Student loan debt is affecting all age groups and has surpassed $1.6 trillion. Tackling it is another item that incoming President Biden is looking to help address.
Wise Investing
Investing is a powerful tool used to build wealth and save for the future, yet nearly half of all American families have nothing saved for retirement. Whether you're making $50,000 or $200,000 a year, putting money away is a challenge. The sooner you start saving for retirement, the better. Time is on your side when you start early, thanks to the power of compound interest. Even if you’re well on your way to retirement age, there’s no time like the present. The most important move is to start.
Several types of investment accounts can help you save for retirement. The most common are 401(k)s and Individual retirement accounts (IRAs).
A 401(k) is a tax-deferred, employer-sponsored account. You will pay taxes on the money only when you withdraw it. You can contribute up to $19,500 each year to your 401(k), with additional catch-up contributions of $6,500 for those 50 and older.
IRAs are also tax-deferred but are not offered through your employer; you have a choice of where your investments are made. You can contribute up to $6,000 each year to IRAs ($7,000 if you’re 50 and older). There are several different types of IRAs – including a traditional or Roth IRA. Each plan has different rules regarding taxation and withdrawals. Speak to your financial advisor to determine which plans work for your situation and always consult a tax advisor to understand all of the associated tax benefits and implications.
Changing Taxes
By now, we have all adjusted to the changes that occurred with the 2017 Tax Cuts and Jobs Act. But incoming President Biden has proposed a number of new taxes aimed at the wealthy, among them a return to the top tax tier of 39.6% for those earning at least $400,000 a year, although he has not specified if that will be for single filers, joint filers, or both.
Biden also proposes eliminating the qualified business income (QBI) deduction for anyone with income more than $400,000. Today, the QBI works as a tax deduction that allows eligible self-employed and small-business owners to deduct up to 20% of their QBI on their taxes.

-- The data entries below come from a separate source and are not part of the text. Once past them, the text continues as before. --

Context: an optimization exercise on an open-source flow, tuned for small area, a short achievable clock period and few clock cycles. The choices shown serve that exercise and are no tape-out recipe. RTL that was checked went through simulation tests only; none was proved equivalent to the original. Power and IR drop assume default switching activity.

==> job 4131: inputs <==
Design bsb_pcodec, start of the top module:
module bsb_pcodec (
    input  wire        clk,
    input  wire        rst,
    input  wire        start,
    input  wire        op,         
    input  wire [2:0]  tag,
    input  wire [15:0] div,
    input  wire [7:0]  plen,
    input  wire [95:0] pay_in,
    input  wire [7:0]  v_flag,
    input  wire [31:0] v_int,
    input  wire [31:0] v_mnum,
    input  wire [31:0] v_mden,
    input  wire [15:0] v_year,
    input  wire [7:0]  v_mon,
    input  wire [7:0]  v_day,
    input  wire [7:0]  v_wday,
    input  wire [7:0]  v_hour,
    input  wire [7:0]  v_min,
    input  wire [7:0]  v_sec,
    input  wire [7:0]  v_trail,
    input  wire [1:0]  v_sn,
    input  wire        v_smark,
    input  wire [20:0] v_sh,
    input  wire [23:0] v_sm,
    input  wire [23:0] v_eh,
    input  wire [23:0] v_em,
    output wire        ready,
    output reg         done,
    output wire [7:0]  err,
    output wire [2:0]  o_tag,
    output wire [7:0]  o_flag,
    output wire [31:0] o_int,
    output wire [31:0] o_mnum,
    output wire [31:0] o_mden,
    output wire [15:0] o_year,
    output wire [7:0]  o_mon,
    output wire [7:0]  o_day,
    output wire [7:0]  o_wday,
    output wire [7:0]  o_hour,
    output wire [7:0]  o_min,
    output wire [7:0]  o_sec,
    output wire [7:0]  o_trail,
    output wire [1:0]  o_sn,
    output wire        o_smark,
    output wire [20:0] o_sh,
    output wire [23:0] o_sm,
    output wire [23:0] o_eh,
    output wire [23:0] o_em,
    output wire [95:0] o_pay,
    output wire [7:0]  o_plen
);
==> module bsb_fenc, before the edit <==
module bsb_fenc (
    input  wire        clk,
    input  wire        rst,
    input  wire        go,
    input  wire [3:0]  p1,      
    input  wire [2:0]  g_in,    
    input  wire        pz,      
    input  wire        neg,
    input  wire [32:0] m0,
    input  wire [31:0] mag,
    input  wire [15:0] d,
    input  wire [31:0] den,
    output wire        idle,
    output wire        fin,     
    output wire        ovf,
    output wire [15:0] q16
);
    localparam F_IDLE = 3'd0, F_MUL = 3'd1, F_NORM = 3'd2, F_DIV = 3'd3, F_RND = 3'd4;
    reg [2:0]  st;
    reg [3:0]  cnt;
    reg        first;
    reg        sgn;
    reg [47:0] x;       
    reg         b_neg, b_two, b_one;
    wire [33:0] dext   = {17'd0, d, 1'b0};
    wire [3:0]  cnt_nx = cnt - 4'd1;
    wire [2:0]  grp_nx = dext[{cnt_nx, 1'b0} +: 3];
    wire [32:0] mm    = b_two ? {mag, 1'b0} : (b_one ? {1'b0, mag} : 33'd0);
    wire [47:0] addend = {15'd0, mm} ^ {48{b_neg}};
    wire [47:0] x_mul = {x[45:0], 2'b00} + addend + {47'd0, b_neg};
    function [5:0] bitlen32;
        input [31:0] v;
        integer k;
        begin
            bitlen32 = 6'd0;
            for (k = 0; k < 32; k = k + 1)
                if (v[k]) bitlen32 = k + 1;
        end
    endfunction
    wire [5:0]  bl_a = bitlen32(mag);
    wire [5:0]  bl_b = bitlen32({16'd0, d});
    wire [5:0]  bl_c = bitlen32(den);
    wire [6:0]  bl_ab = {1'b0, bl_a} + {1'b0, bl_b};
    wire        e_ovf = (bl_ab >= {1'b0, bl_c} + 7'd18);    
    wire        e_q0  = (bl_ab + 7'd2 <= {1'b0, bl_c});     
    reg         e_ovf_r, e_q0_r, second;
    wire        efin  = (st == F_MUL) && second && (e_ovf_r || e_q0_r);
    wire        big  = (x[47:16] >= den);                        
    wire        lt0  = (x[47:32] == 16'd0) && (x[31:0] < den);   
    wire        lt8  = (x[47:40] == 8'd0) && (x[39:8] < den);    
    wire [33:0] sv   = {x[47:14]};
    wire [35:0] t1   = {2'b00, sv} - {4'd0, den};
    wire [35:0] t2   = {2'b00, sv} - {3'd0, den, 1'b0};
    wire [35:0] n1   = ~{4'd0, den};
    wire [35:0] n2   = ~{3'd0, den, 1'b0};
    wire [35:0] cs_s = {2'b00, sv} ^ n1 ^ n2;
    wire [35:0] cs_c = ({2'b00, sv} & n1) | ({2'b00, sv} & n2) | (n1 & n2);
    wire [35:0] t3   = cs_s + {cs_c[34:0], 1'b1} + 36'd1;
    wire        q3   = ~t3[35];
    wire        q2   = ~t2[35];
    wire        q1   = ~t1[35];
    wire [1:0]  qq   = q3 ? 2'd3 : q2 ? 2'd2 : q1 ? 2'd1 : 2'd0;
    wire [31:0] rq   = q3 ? t3[31:0] : q2 ? t2[31:0] : q1 ? t1[31:0] : sv[31:0];
    wire [15:0] qt   = x[15:0];
    wire        half = ({x[47:16], 1'b0} >= {1'b0, den});
    wire        tie  = ({x[47:16], 1'b0} == {1'b0, den});
    wire        up   = half & (~tie | qt[0]);
    wire        ovf_p = qt[15] | ((&qt[14:0]) & up);
    wire        ovf_n = qt[15] & ((|qt[14:0]) | up);
    wire [15:0] qs   = qt ^ {16{sgn}};
    wire [15:0] qs1  = qs + 16'd1;
    wire [15:0] q_r  = (up ^ sgn) ? qs1 : qs;
    wire        nfin = (st == F_NORM) && big;
    assign idle = (st == F_IDLE);
    assign fin  = efin || nfin || (st == F_RND);
    assign ovf  = (st == F_MUL) ? e_ovf_r : (st == F_NORM) ? big : (sgn ? ovf_n : ovf_p);
    assign q16  = (st == F_MUL) ? 16'd0 : q_r;
    always @(posedge clk) begin
        case (st)
            F_MUL:   x <= x_mul;
            F_NORM:  x <= lt0 ? {x[31:0], 16'd0} : lt8 ? {x[39:0], 8'd0} : x;
            F_DIV:   x <= {rq, x[13:0], qq};
            default: x <= {15'd0, m0};
        endcase
        if (rst) begin
            st  <= F_IDLE;
        end else begin
            case (st)
                F_IDLE: begin
                    first <= 1'b1;
                    second <= 1'b0;
                    b_neg <= g_in[2] & ~(g_in[1] & g_in[0]);
                    b_two <= (g_in == 3'b011) || (g_in == 3'b100);
                    b_one <= g_in[1] ^ g_in[0];
                    if (go) begin
                        cnt <= p1;
                        sgn <= neg;
                        st  <= pz ? F_NORM : F_MUL;
                    end
                end
                F_MUL: begin
                    first   <= 1'b0;
                    second  <= first;
                    e_ovf_r <= e_ovf;
                    e_q0_r  <= e_q0;
                    b_neg <= grp_nx[2] & ~(grp_nx[1] & grp_nx[0]);
                    b_two <= (grp_nx == 3'b011) || (grp_nx == 3'b100);
                    b_one <= grp_nx[1] ^ grp_nx[0];
                    cnt <= cnt_nx;
                    if (efin)            st <= F_IDLE;
                    else if (cnt == 4'd0) st <= F_NORM;
                end
                F_NORM: begin
                    cnt <= lt8 ? 4'd3 : 4'd7;
                    st  <= nfin ? F_IDLE : lt0 ? F_RND : F_DIV;
                end
                F_DIV: begin
                    cnt <= cnt - 4'd1;
                    if (cnt == 4'd0) st <= F_RND;
                end
                default: st <= F_IDLE;
            endcase
        end
    end
endmodule
Settings: LEC_CHECK=0, CAP_MARGIN=20, CORE_MARGIN=2, CORE_UTILIZATION=40, SETUP_SLACK_MARGIN=5, SLEW_MARGIN=20; clock period 10.0 ns.
standard.sh (not shown) runs the stock make flow with config.mk's settings and CLKGATE_MAP_FILE= SYNTH_SCRIPT=/design/flow/synth_recipe.tcl, a recipe that flattens the netlist after the stock synthesis.
==> flow/flow/run.sh <==
#!/bin/bash
# The standard layout, with the port buffers made of the smallest buffer cell
# (sky130_fd_sc_hd__buf_1) instead of the one buffer_ports picks by default.
set -euo pipefail
bash standard.sh "BUFFER_PORTS_ARGS=-buffer_cell sky130_fd_sc_hd__buf_1" finish > standard_flow.log 2>&1
==> job 8487 (differences from job 4131) <==
--- a/flow/design.v
+++ b/flow/design.v
@@ -78,17 +78,9 @@
     wire        lt8  = (x[47:40] == 8'd0) && (x[39:8] < den);    
-    wire [33:0] sv   = {x[47:14]};
-    wire [35:0] t1   = {2'b00, sv} - {4'd0, den};
-    wire [35:0] t2   = {2'b00, sv} - {3'd0, den, 1'b0};
-    wire [35:0] n1   = ~{4'd0, den};
-    wire [35:0] n2   = ~{3'd0, den, 1'b0};
-    wire [35:0] cs_s = {2'b00, sv} ^ n1 ^ n2;
-    wire [35:0] cs_c = ({2'b00, sv} & n1) | ({2'b00, sv} & n2) | (n1 & n2);
-    wire [35:0] t3   = cs_s + {cs_c[34:0], 1'b1} + 36'd1;
-    wire        q3   = ~t3[35];
-    wire        q2   = ~t2[35];
-    wire        q1   = ~t1[35];
-    wire [1:0]  qq   = q3 ? 2'd3 : q2 ? 2'd2 : q1 ? 2'd1 : 2'd0;
-    wire [31:0] rq   = q3 ? t3[31:0] : q2 ? t2[31:0] : q1 ? t1[31:0] : sv[31:0];
+    wire        den1 = (den == 32'd1);                           
+    wire [32:0] sa   = {x[47:16], x[15] & (st != F_RND)};
+    wire [33:0] ta   = {1'b0, sa} - {2'b00, den};
+    wire        qa   = ~ta[33];
+    wire [31:0] ra   = qa ? ta[31:0] : sa[31:0];
     wire [15:0] qt   = x[15:0];
-    wire        half = ({x[47:16], 1'b0} >= {1'b0, den});
+    wire        half = qa;
     wire        tie  = ({x[47:16], 1'b0} == {1'b0, den});
@@ -108,4 +100,6 @@
             F_MUL:   x <= x_mul;
-            F_NORM:  x <= lt0 ? {x[31:0], 16'd0} : lt8 ? {x[39:0], 8'd0} : x;
-            F_DIV:   x <= {rq, x[13:0], qq};
+            F_NORM:  x <= lt0    ? {x[31:0], 16'd0} :
+                        den1   ? {32'd0, x[15:0]} :
+                        lt8    ? {x[39:0], 8'd0}  : {ra, x[14:0], qa};
+            F_DIV:   x <= {ra, x[14:0], qa};
             default: x <= {15'd0, m0};
@@ -141,4 +135,4 @@
                 F_NORM: begin
-                    cnt <= lt8 ? 4'd3 : 4'd7;
-                    st  <= nfin ? F_IDLE : lt0 ? F_RND : F_DIV;
+                    cnt <= lt8 ? 4'd7 : 4'd14;
+                    st  <= nfin ? F_IDLE : (lt0 || den1) ? F_RND : F_DIV;
                 end
==> flow/flow/run.sh (replaced) <==
#!/bin/bash
# The standard layout with two changes to how it is made:
#  - the port buffers use the smallest buffer cell (sky130_fd_sc_hd__buf_1);
#  - timing repair aims 5.75 ns below the clock period (SETUP_SLACK_MARGIN).
set -euo pipefail
bash standard.sh "BUFFER_PORTS_ARGS=-buffer_cell sky130_fd_sc_hd__buf_1" \
    "SETUP_SLACK_MARGIN=5.75" finish > standard_flow.log 2>&1
SETUP_SLACK_MARGIN = default   (was 5)
==> job 6787 (differences from job 4131) <==
--- a/flow/design.v
+++ b/flow/design.v
@@ -78,17 +78,8 @@
     wire        lt8  = (x[47:40] == 8'd0) && (x[39:8] < den);    
-    wire [33:0] sv   = {x[47:14]};
-    wire [35:0] t1   = {2'b00, sv} - {4'd0, den};
-    wire [35:0] t2   = {2'b00, sv} - {3'd0, den, 1'b0};
-    wire [35:0] n1   = ~{4'd0, den};
-    wire [35:0] n2   = ~{3'd0, den, 1'b0};
-    wire [35:0] cs_s = {2'b00, sv} ^ n1 ^ n2;
-    wire [35:0] cs_c = ({2'b00, sv} & n1) | ({2'b00, sv} & n2) | (n1 & n2);
-    wire [35:0] t3   = cs_s + {cs_c[34:0], 1'b1} + 36'd1;
-    wire        q3   = ~t3[35];
-    wire        q2   = ~t2[35];
-    wire        q1   = ~t1[35];
-    wire [1:0]  qq   = q3 ? 2'd3 : q2 ? 2'd2 : q1 ? 2'd1 : 2'd0;
-    wire [31:0] rq   = q3 ? t3[31:0] : q2 ? t2[31:0] : q1 ? t1[31:0] : sv[31:0];
+    wire [32:0] sa   = {x[47:16], x[15] & (st != F_RND)};
+    wire [33:0] ta   = {1'b0, sa} - {2'b00, den};
+    wire        qa   = ~ta[33];
+    wire [31:0] ra   = qa ? ta[31:0] : sa[31:0];
     wire [15:0] qt   = x[15:0];
-    wire        half = ({x[47:16], 1'b0} >= {1'b0, den});
+    wire        half = qa;
     wire        tie  = ({x[47:16], 1'b0} == {1'b0, den});
@@ -109,3 +100,3 @@
             F_NORM:  x <= lt0 ? {x[31:0], 16'd0} : lt8 ? {x[39:0], 8'd0} : x;
-            F_DIV:   x <= {rq, x[13:0], qq};
+            F_DIV:   x <= {ra, x[14:0], qa};
             default: x <= {15'd0, m0};
@@ -141,3 +132,3 @@
                 F_NORM: begin
-                    cnt <= lt8 ? 4'd3 : 4'd7;
+                    cnt <= lt8 ? 4'd7 : 4'd15;
                     st  <= nfin ? F_IDLE : lt0 ? F_RND : F_DIV;
==> flow/flow/run.sh (replaced) <==
#!/bin/bash
# The standard layout with two changes to how it is made:
#  - the port buffers use the smallest buffer cell (sky130_fd_sc_hd__buf_1);
#  - timing repair aims 6 ns below the clock period (SETUP_SLACK_MARGIN=6), so
#    that the achieved period is pushed well below the 10 ns target.
set -euo pipefail
bash standard.sh "BUFFER_PORTS_ARGS=-buffer_cell sky130_fd_sc_hd__buf_1" \
    "SETUP_SLACK_MARGIN=6" finish > standard_flow.log 2>&1
SETUP_SLACK_MARGIN = default   (was 5)
==> job 6515 (differences from job 4131) <==
--- a/flow/design.v
+++ b/flow/design.v
@@ -78,17 +78,9 @@
     wire        lt8  = (x[47:40] == 8'd0) && (x[39:8] < den);    
-    wire [33:0] sv   = {x[47:14]};
-    wire [35:0] t1   = {2'b00, sv} - {4'd0, den};
-    wire [35:0] t2   = {2'b00, sv} - {3'd0, den, 1'b0};
-    wire [35:0] n1   = ~{4'd0, den};
-    wire [35:0] n2   = ~{3'd0, den, 1'b0};
-    wire [35:0] cs_s = {2'b00, sv} ^ n1 ^ n2;
-    wire [35:0] cs_c = ({2'b00, sv} & n1) | ({2'b00, sv} & n2) | (n1 & n2);
-    wire [35:0] t3   = cs_s + {cs_c[34:0], 1'b1} + 36'd1;
-    wire        q3   = ~t3[35];
-    wire        q2   = ~t2[35];
-    wire        q1   = ~t1[35];
-    wire [1:0]  qq   = q3 ? 2'd3 : q2 ? 2'd2 : q1 ? 2'd1 : 2'd0;
-    wire [31:0] rq   = q3 ? t3[31:0] : q2 ? t2[31:0] : q1 ? t1[31:0] : sv[31:0];
+    wire        den1 = (den == 32'd1);                           
+    wire [32:0] sa   = {x[47:16], x[15] & (st != F_RND)};
+    wire [33:0] ta   = {1'b0, sa} - {2'b00, den};
+    wire        qa   = ~ta[33];
+    wire [31:0] ra   = qa ? ta[31:0] : sa[31:0];
     wire [15:0] qt   = x[15:0];
-    wire        half = ({x[47:16], 1'b0} >= {1'b0, den});
+    wire        half = qa;
     wire        tie  = ({x[47:16], 1'b0} == {1'b0, den});
@@ -108,4 +100,6 @@
             F_MUL:   x <= x_mul;
-            F_NORM:  x <= lt0 ? {x[31:0], 16'd0} : lt8 ? {x[39:0], 8'd0} : x;
-            F_DIV:   x <= {rq, x[13:0], qq};
+            F_NORM:  x <= lt0    ? {x[31:0], 16'd0} :
+                        den1   ? {32'd0, x[15:0]} :
+                        lt8    ? {x[39:0], 8'd0}  : {ra, x[14:0], qa};
+            F_DIV:   x <= {ra, x[14:0], qa};
             default: x <= {15'd0, m0};
@@ -141,4 +135,4 @@
                 F_NORM: begin
-                    cnt <= lt8 ? 4'd3 : 4'd7;
-                    st  <= nfin ? F_IDLE : lt0 ? F_RND : F_DIV;
+                    cnt <= lt8 ? 4'd7 : 4'd14;
+                    st  <= nfin ? F_IDLE : (lt0 || den1) ? F_RND : F_DIV;
                 end
==> flow/flow/run.sh (replaced) <==
#!/bin/bash
# The standard layout with two changes to how it is made:
#  - the port buffers use the smallest buffer cell (sky130_fd_sc_hd__buf_1);
#  - timing repair aims 5.5 ns below the clock period (SETUP_SLACK_MARGIN).
set -euo pipefail
bash standard.sh "BUFFER_PORTS_ARGS=-buffer_cell sky130_fd_sc_hd__buf_1" \
    "SETUP_SLACK_MARGIN=5.5" finish > standard_flow.log 2>&1
CORE_UTILIZATION = 50   (was 40)
SETUP_SLACK_MARGIN = default   (was 5)
==> run notes <==
status complete, no violations; num tapcells between 800 and 900; r2r endpoint u_fenc.e_q0_r; post-synthesis compound-gate area fraction 0.2839; dpl ws ~4.4 ns; total power draw roughly 0.0064 W; DR WL/cell 30.60 microns; Seq area share 0.1584; antenna fix cells 10; Pleak ~12 nW; Clock-cell share 0.01722
Source of the figures above: job 6787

In general, the total taxable income in 2020 must be less than $163,300 for single filers or $326,600 for joint filers to fully qualify.
Biden also wants to replace IRA and 401(k) tax deductions with a flat credit. This would be a big benefit for those with modest incomes and reduce tax benefits for those with higher incomes. The Biden plan would also end beneficial treatment for stock option plans for high earners.
On the capital gains side, the top rate would equal the ordinary income tax rate for income exceeding $1 million. That is a big change. It appears likely he will increase the current $10,000 cap on state and local taxes (SALT) taxes that can currently be deducted.
Saving for Future Healthcare
Long-term healthcare such as nursing homes or assisted living is expensive. Although 70 percent of Americans will need it, more than 60 percent have nothing saved. Consider a health savings account (HSA) if you’re enrolled in a high deductible health plan. Contributions to a flexible spending account (FSA) also offer tax breaks but you generally must use the money in the year you save it. Contribute as much as you can to your IRA and 401(k) – you’ll be able to use this money in retirement for healthcare expenses. And as always, get the best health insurance your budget will permit.
After all, we have endured in 2020 and the beginning of 2021, many of us are determined to take some time out of our busy lives to reflect and plan for what lies ahead. Do you know your numbers? Numbers are specific, clear, easy to understand, and can be a reference point to help determine whether your financial plans are progressing. See where you stand and ask whether you can do better.